Exercise brief:
In the entries below, find each line with the word "activity" and pull it out.

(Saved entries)
──────────────────────────────
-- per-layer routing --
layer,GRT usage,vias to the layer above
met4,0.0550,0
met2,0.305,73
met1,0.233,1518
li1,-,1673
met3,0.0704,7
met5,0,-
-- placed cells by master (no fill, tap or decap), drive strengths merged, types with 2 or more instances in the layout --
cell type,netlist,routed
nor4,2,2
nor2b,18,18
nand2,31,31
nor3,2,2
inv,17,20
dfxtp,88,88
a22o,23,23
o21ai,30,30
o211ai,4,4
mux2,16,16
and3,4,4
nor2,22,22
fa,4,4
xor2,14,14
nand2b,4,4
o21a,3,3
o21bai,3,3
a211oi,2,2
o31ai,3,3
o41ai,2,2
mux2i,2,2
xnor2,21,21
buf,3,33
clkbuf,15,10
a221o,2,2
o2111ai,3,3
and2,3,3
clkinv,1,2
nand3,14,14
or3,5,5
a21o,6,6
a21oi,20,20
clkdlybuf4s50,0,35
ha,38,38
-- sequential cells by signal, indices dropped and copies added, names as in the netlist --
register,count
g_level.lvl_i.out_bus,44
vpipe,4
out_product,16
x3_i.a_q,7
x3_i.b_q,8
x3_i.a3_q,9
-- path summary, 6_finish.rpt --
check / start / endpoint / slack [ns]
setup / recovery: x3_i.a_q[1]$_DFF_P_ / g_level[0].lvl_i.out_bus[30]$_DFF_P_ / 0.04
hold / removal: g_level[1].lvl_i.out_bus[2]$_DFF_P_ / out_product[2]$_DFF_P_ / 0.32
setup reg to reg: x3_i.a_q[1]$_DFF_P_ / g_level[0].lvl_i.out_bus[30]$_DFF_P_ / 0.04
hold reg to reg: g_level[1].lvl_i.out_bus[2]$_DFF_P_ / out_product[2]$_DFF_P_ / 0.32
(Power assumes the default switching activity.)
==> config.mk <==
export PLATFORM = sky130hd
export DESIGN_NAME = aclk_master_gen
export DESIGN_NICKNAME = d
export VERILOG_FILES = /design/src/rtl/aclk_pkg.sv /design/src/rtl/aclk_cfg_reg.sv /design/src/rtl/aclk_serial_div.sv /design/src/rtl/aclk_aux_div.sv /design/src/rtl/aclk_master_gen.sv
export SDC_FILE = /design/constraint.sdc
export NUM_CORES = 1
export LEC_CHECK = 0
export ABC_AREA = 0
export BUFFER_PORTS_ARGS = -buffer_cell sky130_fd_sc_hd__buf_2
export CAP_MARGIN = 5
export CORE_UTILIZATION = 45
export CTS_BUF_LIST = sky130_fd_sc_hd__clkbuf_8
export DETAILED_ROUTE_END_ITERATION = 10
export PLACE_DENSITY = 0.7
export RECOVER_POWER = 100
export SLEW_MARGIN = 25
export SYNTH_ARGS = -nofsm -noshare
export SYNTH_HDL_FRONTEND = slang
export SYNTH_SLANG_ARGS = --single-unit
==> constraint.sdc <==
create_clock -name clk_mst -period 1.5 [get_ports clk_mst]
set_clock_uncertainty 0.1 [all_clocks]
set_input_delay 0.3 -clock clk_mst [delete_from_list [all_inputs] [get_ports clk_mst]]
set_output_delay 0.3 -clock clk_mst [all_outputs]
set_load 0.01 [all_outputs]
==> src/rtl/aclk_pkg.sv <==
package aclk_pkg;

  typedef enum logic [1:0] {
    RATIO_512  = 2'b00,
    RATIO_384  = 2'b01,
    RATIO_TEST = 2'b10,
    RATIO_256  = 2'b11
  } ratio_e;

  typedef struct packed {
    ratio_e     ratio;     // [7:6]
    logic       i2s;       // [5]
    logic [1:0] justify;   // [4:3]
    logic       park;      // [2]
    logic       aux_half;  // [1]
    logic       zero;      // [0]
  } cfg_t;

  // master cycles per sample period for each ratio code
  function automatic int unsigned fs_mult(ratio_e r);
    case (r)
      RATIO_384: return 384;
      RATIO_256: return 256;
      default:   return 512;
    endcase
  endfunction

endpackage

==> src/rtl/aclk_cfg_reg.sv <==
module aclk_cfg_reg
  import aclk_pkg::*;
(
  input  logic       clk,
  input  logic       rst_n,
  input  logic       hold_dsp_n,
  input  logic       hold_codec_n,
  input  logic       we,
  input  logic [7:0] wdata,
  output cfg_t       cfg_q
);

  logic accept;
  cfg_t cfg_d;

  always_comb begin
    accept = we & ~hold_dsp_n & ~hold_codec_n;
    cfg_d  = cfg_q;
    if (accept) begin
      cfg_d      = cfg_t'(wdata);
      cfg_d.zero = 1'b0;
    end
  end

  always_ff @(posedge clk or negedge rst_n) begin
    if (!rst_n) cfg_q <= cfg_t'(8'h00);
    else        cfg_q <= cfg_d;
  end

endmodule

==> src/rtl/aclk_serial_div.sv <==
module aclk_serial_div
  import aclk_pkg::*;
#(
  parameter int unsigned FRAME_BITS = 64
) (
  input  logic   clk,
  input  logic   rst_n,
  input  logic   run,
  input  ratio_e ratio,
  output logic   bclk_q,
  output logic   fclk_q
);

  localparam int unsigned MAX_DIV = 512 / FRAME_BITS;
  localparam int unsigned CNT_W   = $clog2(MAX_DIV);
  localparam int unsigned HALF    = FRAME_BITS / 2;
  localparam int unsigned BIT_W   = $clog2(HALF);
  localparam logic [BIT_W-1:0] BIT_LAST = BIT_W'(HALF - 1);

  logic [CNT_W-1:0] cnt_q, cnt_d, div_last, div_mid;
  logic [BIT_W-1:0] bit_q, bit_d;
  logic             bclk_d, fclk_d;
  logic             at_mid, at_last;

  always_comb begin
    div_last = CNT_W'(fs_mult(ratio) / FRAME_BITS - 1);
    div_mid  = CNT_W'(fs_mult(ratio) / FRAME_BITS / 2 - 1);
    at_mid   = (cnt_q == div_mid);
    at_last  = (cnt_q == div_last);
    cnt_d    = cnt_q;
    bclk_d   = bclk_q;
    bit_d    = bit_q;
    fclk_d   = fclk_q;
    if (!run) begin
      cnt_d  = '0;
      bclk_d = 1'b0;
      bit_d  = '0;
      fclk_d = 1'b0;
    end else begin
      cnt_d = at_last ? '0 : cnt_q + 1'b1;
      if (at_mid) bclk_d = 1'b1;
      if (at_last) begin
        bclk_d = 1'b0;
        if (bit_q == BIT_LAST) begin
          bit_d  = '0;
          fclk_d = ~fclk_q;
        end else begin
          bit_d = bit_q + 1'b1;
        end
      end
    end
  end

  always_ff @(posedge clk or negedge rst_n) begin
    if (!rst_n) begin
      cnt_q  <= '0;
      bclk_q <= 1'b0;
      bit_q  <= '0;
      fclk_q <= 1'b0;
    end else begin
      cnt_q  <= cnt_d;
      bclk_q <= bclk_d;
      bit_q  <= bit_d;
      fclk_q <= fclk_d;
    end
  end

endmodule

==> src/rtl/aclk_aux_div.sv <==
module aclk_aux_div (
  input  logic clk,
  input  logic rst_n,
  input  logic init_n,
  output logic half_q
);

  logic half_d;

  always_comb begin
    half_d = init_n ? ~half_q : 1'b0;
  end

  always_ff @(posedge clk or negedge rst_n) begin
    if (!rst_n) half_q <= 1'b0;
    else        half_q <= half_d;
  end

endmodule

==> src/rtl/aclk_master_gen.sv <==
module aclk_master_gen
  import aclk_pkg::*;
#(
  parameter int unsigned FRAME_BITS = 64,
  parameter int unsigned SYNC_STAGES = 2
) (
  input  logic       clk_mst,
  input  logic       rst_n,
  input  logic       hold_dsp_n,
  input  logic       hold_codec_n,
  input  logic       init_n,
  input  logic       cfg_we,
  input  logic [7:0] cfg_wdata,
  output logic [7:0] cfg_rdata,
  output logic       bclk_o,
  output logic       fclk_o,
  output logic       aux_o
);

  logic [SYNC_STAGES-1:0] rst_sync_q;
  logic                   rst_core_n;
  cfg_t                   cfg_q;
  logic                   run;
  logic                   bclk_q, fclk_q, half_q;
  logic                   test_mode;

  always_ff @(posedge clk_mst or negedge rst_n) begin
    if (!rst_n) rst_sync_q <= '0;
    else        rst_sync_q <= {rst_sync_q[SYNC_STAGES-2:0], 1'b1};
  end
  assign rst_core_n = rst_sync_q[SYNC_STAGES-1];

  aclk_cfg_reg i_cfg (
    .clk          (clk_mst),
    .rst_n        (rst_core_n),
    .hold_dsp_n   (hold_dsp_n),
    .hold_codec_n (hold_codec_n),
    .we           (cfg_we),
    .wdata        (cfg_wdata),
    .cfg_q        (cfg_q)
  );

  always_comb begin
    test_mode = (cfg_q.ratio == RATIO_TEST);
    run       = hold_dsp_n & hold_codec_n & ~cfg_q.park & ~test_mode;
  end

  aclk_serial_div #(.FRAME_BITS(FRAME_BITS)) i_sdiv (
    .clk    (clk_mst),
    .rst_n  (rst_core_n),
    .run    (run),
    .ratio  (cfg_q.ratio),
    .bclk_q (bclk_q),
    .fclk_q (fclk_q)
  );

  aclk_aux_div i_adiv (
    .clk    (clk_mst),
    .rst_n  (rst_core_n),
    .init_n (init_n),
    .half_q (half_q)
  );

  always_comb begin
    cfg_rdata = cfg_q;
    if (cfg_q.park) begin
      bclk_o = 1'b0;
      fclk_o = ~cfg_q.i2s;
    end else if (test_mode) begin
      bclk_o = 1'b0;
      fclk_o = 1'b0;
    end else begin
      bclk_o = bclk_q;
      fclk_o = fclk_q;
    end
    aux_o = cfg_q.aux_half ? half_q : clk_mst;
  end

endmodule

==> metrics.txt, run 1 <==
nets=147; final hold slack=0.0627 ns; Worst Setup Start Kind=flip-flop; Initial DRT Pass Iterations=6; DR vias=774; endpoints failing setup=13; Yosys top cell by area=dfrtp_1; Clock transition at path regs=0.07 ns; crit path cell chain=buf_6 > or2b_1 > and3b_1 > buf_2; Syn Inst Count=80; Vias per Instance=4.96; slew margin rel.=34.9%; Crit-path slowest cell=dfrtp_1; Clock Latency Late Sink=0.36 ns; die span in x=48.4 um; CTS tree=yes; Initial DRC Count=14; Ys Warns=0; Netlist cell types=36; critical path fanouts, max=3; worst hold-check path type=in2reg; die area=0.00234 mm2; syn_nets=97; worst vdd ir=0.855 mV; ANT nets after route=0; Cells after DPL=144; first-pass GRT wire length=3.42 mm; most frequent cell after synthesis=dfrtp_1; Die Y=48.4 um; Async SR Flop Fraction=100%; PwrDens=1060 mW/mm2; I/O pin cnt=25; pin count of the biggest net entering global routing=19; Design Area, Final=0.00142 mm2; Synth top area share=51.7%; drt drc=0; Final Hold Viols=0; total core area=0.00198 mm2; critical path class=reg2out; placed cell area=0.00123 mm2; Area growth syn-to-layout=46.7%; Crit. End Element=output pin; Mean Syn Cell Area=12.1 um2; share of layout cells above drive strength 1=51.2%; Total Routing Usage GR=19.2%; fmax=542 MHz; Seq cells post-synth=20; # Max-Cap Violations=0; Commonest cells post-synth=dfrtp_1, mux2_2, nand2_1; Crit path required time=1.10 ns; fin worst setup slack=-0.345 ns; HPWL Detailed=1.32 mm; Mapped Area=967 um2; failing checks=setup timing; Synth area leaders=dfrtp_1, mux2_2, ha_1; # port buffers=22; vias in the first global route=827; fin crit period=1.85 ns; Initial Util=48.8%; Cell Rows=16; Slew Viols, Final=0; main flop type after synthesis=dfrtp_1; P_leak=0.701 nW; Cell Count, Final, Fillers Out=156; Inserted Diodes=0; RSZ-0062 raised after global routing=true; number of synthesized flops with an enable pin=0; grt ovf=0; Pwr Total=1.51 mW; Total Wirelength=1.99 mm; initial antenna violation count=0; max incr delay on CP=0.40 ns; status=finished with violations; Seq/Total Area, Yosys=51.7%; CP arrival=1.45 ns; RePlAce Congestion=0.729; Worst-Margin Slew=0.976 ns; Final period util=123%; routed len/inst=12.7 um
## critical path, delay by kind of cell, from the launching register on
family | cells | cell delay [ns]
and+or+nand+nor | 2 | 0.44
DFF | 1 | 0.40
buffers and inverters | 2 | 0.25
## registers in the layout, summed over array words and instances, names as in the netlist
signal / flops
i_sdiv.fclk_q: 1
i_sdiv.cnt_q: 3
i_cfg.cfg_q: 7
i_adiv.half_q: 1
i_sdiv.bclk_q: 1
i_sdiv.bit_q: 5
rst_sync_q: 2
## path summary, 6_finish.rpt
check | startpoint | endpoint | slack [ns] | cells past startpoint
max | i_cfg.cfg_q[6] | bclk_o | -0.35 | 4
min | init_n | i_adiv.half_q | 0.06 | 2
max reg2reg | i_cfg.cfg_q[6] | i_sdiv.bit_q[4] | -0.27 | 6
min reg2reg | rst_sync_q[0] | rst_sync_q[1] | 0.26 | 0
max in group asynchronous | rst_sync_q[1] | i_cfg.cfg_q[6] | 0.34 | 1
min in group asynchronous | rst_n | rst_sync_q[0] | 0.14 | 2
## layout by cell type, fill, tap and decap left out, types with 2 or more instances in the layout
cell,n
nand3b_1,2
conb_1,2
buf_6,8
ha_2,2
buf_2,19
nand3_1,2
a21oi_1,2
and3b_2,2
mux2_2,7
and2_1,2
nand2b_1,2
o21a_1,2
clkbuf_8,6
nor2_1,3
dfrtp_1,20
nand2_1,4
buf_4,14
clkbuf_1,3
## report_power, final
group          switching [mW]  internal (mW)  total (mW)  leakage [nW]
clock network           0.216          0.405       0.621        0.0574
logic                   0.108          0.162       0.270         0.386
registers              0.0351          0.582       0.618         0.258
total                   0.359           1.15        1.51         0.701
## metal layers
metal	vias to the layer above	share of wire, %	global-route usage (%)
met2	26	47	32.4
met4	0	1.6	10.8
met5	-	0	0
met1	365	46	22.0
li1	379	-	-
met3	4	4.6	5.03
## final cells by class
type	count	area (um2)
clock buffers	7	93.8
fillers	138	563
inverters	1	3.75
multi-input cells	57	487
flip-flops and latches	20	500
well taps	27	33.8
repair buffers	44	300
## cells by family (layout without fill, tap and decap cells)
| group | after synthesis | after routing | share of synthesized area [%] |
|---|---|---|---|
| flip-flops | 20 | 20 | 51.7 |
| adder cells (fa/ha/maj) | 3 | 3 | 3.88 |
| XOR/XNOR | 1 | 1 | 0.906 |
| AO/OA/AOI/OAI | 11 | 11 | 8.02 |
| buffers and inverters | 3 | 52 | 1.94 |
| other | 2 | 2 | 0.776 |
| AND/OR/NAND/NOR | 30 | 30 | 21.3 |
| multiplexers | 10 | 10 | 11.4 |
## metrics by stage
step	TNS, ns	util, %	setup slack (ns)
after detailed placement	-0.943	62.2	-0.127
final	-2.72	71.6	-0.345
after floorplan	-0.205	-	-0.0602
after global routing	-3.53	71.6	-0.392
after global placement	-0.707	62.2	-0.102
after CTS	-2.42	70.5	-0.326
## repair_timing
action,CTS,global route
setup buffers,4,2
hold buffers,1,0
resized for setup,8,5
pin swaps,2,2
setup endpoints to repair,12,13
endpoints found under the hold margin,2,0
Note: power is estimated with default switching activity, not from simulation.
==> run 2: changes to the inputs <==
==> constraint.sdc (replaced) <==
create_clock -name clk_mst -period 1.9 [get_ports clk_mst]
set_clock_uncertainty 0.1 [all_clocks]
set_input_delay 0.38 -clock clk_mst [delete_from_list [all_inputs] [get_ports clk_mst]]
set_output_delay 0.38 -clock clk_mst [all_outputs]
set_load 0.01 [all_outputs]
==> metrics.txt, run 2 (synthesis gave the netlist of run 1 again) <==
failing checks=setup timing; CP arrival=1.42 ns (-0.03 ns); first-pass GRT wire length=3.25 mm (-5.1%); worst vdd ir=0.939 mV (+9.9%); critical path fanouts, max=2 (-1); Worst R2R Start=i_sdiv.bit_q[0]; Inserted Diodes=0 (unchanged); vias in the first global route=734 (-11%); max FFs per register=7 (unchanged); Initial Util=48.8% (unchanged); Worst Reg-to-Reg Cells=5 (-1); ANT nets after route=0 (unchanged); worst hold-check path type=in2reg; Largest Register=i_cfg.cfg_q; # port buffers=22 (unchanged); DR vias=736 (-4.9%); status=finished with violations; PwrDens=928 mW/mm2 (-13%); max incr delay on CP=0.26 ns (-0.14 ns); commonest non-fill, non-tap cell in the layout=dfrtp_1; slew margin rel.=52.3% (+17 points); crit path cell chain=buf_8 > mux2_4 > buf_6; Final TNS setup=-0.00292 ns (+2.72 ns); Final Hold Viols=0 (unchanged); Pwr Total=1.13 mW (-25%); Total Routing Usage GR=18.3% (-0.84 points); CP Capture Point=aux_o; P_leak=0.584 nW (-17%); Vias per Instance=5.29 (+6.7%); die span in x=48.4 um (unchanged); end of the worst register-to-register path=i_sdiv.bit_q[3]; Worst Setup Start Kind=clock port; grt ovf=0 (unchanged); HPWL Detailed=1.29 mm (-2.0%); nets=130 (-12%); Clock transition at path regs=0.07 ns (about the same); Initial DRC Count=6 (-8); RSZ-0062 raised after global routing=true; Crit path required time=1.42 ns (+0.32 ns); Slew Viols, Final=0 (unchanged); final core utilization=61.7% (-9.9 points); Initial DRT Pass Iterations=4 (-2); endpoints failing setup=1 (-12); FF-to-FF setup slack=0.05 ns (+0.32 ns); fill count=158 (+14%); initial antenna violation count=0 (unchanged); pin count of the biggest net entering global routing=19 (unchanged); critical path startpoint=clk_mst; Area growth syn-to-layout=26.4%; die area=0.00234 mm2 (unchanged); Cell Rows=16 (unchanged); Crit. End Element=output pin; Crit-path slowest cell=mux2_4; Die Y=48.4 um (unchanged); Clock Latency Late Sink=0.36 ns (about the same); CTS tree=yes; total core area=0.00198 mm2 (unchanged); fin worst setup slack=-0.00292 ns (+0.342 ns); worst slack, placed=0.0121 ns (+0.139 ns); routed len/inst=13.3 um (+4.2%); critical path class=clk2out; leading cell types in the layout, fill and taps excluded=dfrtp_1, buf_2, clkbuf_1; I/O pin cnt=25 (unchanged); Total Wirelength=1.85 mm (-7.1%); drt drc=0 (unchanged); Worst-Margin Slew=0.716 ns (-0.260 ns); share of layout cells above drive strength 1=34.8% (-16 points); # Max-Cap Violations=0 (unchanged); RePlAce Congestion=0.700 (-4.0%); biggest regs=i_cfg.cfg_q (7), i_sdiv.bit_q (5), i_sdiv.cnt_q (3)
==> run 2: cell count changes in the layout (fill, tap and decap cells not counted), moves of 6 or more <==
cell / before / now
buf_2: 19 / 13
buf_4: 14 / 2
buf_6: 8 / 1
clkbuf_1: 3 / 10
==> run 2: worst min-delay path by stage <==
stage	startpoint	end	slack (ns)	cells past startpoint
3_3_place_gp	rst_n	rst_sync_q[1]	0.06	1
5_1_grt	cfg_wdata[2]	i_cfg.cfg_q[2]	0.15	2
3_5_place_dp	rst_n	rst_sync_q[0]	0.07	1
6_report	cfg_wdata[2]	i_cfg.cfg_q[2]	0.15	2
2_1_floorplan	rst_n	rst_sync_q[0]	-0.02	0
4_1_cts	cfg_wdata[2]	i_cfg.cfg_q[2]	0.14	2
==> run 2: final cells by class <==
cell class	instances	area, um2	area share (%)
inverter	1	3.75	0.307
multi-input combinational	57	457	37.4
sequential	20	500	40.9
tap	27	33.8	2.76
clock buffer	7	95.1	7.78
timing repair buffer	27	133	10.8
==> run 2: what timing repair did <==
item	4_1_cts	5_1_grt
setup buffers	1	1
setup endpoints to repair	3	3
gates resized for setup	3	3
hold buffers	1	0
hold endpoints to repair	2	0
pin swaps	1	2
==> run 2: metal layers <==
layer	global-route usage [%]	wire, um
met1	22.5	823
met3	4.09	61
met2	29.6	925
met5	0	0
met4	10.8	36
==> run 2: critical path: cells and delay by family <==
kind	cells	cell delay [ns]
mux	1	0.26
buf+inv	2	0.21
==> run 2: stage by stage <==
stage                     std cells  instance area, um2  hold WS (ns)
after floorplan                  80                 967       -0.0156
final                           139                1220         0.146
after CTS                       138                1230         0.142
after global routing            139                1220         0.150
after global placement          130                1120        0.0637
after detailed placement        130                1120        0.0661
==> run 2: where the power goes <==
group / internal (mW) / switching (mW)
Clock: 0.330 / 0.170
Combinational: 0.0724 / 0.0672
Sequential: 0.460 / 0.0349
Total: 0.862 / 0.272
──────────────────────────────
Answer below:
(Power assumes the default switching activity.)
Note: power is estimated with default switching activity, not from simulation.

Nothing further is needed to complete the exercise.